Bernier M, Bergemer A M, Got C, Marsan C
Service d'Anatomie et de Cytologie Pathologiques, Hôpital A. Paré, Université Paris VI, Boulogne.
Arch Anat Cytol Pathol. 1998;46(3):184-7.
There have been several reports regarding the accuracy of the PAPNET system applied to the screening for cancerous and precancerous lesions. Based on neuronal networks, this computerized tool was initially trained to select atypical cells. It has been approved in the USA for the re-screening of cervical smears for quality assurance. However, its particular behaviour has not been frequently studied when the system is designed to detect frequent infectious organisms. We report the results of re-screening of 42 inflammatory cervico-uterine smears by the PAPNET system. The computerized images were reviewed by two different pathologists, with complete agreement between the two observers in 39 cases. Infectious organisms were detected in only 66% of cases. Trichomonas, mycoses and Gardnerella were diagnosed in 63%, 56% and 87% of cases respectively. No herpetic lesions were identified. The low accuracy of the PAPNET system in the diagnosis of infectious cervico-uterine smears should be taken into account if this system is developed as an exclusive pre-screening method.
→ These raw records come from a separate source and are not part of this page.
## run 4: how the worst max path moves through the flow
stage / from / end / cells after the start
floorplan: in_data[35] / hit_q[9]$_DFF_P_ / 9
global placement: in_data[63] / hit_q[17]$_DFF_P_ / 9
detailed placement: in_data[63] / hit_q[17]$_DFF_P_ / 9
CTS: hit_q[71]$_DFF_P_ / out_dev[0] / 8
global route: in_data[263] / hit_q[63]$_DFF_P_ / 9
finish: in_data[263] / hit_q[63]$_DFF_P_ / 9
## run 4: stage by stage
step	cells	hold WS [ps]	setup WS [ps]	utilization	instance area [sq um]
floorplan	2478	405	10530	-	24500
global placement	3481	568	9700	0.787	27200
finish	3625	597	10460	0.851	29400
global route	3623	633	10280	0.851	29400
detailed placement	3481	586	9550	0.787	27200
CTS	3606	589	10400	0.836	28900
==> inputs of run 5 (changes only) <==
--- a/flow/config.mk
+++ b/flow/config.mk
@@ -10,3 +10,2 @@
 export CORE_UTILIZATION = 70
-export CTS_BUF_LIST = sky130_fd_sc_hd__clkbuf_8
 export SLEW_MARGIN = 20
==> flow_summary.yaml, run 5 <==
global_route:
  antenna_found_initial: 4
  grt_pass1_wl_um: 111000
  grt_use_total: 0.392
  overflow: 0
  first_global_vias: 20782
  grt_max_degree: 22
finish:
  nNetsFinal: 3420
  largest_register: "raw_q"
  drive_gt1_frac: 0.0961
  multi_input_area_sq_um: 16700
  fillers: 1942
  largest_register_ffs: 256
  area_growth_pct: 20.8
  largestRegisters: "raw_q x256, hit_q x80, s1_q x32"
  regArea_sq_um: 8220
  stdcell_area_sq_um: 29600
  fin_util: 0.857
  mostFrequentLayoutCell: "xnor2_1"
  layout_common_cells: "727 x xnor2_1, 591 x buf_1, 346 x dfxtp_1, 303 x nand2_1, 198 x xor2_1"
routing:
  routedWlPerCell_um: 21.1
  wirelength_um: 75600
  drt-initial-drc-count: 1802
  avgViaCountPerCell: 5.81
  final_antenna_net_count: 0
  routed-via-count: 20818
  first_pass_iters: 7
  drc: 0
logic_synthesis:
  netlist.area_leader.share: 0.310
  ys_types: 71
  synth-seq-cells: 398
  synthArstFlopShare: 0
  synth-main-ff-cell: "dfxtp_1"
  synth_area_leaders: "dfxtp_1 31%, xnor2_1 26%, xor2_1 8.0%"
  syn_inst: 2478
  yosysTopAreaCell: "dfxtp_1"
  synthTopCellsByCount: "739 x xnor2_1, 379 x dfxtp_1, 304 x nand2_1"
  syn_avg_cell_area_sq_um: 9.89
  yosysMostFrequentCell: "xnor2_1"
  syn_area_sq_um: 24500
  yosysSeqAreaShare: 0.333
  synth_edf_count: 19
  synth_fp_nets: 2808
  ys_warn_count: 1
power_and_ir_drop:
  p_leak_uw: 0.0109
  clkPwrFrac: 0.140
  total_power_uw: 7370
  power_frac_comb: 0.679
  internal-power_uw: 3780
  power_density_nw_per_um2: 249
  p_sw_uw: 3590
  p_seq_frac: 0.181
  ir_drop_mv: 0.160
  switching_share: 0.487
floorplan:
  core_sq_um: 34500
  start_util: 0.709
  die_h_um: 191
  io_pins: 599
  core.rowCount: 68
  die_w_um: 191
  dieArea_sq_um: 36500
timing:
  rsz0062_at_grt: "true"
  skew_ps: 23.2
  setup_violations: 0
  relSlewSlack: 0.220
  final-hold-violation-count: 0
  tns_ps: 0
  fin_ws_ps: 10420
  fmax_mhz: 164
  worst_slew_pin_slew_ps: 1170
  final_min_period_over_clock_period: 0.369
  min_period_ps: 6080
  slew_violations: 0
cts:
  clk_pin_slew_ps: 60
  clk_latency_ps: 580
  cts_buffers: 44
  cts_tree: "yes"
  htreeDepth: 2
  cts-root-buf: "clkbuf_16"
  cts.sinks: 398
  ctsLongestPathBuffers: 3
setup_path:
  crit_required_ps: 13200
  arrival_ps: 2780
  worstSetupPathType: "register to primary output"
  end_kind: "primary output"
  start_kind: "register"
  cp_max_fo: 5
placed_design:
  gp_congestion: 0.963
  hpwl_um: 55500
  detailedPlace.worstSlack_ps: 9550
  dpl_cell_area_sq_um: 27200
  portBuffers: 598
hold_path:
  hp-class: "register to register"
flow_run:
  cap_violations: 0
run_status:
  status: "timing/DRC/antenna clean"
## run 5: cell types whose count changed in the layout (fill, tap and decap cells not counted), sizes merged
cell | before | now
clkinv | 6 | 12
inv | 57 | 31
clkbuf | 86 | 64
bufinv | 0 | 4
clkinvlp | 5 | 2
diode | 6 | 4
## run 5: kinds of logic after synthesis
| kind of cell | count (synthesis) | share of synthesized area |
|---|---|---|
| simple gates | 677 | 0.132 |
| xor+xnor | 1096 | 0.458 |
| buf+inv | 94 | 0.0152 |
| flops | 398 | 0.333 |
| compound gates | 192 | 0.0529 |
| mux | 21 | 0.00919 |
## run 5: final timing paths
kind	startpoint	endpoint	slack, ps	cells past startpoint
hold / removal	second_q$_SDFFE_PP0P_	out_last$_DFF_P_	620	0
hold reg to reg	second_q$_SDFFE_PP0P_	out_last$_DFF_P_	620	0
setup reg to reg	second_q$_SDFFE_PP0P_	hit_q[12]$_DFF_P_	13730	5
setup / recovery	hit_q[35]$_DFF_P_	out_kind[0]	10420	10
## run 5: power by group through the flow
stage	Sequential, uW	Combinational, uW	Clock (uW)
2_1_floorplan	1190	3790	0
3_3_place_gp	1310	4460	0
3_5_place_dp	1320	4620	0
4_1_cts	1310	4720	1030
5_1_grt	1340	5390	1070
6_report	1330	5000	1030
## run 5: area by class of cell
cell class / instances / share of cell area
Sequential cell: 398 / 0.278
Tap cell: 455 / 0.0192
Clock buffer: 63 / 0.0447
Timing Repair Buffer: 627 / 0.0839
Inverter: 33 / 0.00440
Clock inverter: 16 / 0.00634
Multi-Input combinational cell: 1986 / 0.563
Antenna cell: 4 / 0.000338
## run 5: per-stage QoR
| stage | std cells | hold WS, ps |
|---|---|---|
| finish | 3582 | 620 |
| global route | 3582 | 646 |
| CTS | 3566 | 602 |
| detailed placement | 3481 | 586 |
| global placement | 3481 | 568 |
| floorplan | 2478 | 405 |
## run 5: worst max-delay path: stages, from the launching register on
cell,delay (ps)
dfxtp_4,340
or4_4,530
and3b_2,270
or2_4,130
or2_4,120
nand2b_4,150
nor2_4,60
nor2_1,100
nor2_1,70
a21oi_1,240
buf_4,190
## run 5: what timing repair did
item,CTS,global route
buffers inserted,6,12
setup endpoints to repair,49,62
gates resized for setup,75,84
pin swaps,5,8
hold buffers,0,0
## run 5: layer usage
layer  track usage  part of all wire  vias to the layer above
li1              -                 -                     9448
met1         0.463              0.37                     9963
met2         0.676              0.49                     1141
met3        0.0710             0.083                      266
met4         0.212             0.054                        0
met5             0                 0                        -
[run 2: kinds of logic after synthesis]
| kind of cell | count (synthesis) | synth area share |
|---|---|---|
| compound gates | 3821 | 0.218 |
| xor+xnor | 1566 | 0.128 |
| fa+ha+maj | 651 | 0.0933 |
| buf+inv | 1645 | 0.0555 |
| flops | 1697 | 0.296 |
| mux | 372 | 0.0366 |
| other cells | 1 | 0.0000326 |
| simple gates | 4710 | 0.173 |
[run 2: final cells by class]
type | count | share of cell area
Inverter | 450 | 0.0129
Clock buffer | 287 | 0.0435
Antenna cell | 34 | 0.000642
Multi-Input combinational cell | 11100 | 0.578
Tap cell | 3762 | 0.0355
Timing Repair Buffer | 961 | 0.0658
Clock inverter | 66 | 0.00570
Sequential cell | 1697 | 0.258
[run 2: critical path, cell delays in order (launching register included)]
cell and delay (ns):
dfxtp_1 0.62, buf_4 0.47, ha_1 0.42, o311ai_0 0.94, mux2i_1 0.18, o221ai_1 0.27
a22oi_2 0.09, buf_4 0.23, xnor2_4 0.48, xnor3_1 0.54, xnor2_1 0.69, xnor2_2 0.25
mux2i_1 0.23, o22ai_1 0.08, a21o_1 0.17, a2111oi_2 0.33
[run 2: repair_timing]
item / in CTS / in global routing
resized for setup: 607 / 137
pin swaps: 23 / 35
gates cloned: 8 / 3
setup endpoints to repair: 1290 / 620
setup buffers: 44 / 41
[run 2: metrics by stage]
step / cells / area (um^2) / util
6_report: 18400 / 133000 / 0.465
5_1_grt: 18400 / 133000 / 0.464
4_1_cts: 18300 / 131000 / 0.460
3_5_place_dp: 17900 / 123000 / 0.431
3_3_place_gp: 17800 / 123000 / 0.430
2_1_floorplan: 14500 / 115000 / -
This design comes from an exercise in tuning for small area and a short achievable clock period on the open sky130 flow, not from production work.
In this exercise RTL edits were held to simulation tests only and were not proved equivalent to the original.
Power and IR drop assume default switching activity.

yarrow:
Design enc_top, start of the top module:
module enc_top (
    input  wire        clk,
    input  wire        rst,           
    input  wire        en,            
    input  wire [7:0]  filt_n,        
    input  wire        invert,        
    input  wire        enc_a,
    input  wire        enc_b,
    input  wire        clr_unc,       
    output reg  [47:0] count,         
    output wire [55:0] p256,          
    output wire        fwd,           
    output wire        still,         
    output wire [23:0] deff,          
    output reg  [23:0] delta,         
    output reg         uncertain,     
    output reg  [23:0] ill_count      
);
Size in the first run: ~2,200 cells after synthesis, about 280 flip-flops, ~190 I/O pins, about 0.020 sq mm of cells after synthesis.
Settings: LEC_CHECK=0, CAP_MARGIN=20, CORE_MARGIN=2, CORE_UTILIZATION=40, SLEW_MARGIN=20; clock period 110.0 ns.
standard.sh (not shown) runs the stock make flow with config.mk's settings and CLKGATE_MAP_FILE= SYNTH_SCRIPT=/design/flow/synth_recipe.tcl, a recipe that flattens the netlist after the stock synthesis.
==> flow/flow/run.sh <==
#!/bin/bash
# The standard layout, with plain buffers on the ports instead of the
# delay cell buffer_ports picks by default, and a clock tree of smaller
# buffers without dummy loads. Each tool's output goes to its own log
# here; ORFS keeps its step logs under orfs/logs.
set -euo pipefail
export BUFFER_PORTS_ARGS="-buffer_cell sky130_fd_sc_hd__buf_1"
export CTS_ARGS="-sink_clustering_enable -repair_clock_nets -dont_use_dummy_load -buf_list sky130_fd_sc_hd__clkbuf_8 -sink_clustering_size 16 -sink_clustering_max_diameter 60"
export SETUP_SLACK_MARGIN=84.3
bash standard.sh > standard.log 2>&1
yarrow | status: complete | timing, DRC, antenna: pass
已有多篇关于PAPNET系统应用于癌性和癌前病变筛查准确性的报道。基于神经网络,这个计算机化工具最初被训练用于筛选非典型细胞。它在美国已被批准用于宫颈涂片的再次筛查以确保质量。然而,当该系统旨在检测常见感染性生物体时,其特定行为尚未得到充分研究。我们报告了PAPNET系统对42份炎性宫颈涂片进行再次筛查的结果。两位不同的病理学家对计算机化图像进行了评估,两位观察者在39例中完全一致。仅在66%的病例中检测到感染性生物体。滴虫、霉菌和加德纳菌分别在63%、56%和87%的病例中被诊断出来。未发现疱疹性病变。如果将该系统开发为唯一的预筛查方法,则应考虑PAPNET系统在诊断感染性宫颈涂片方面的低准确性。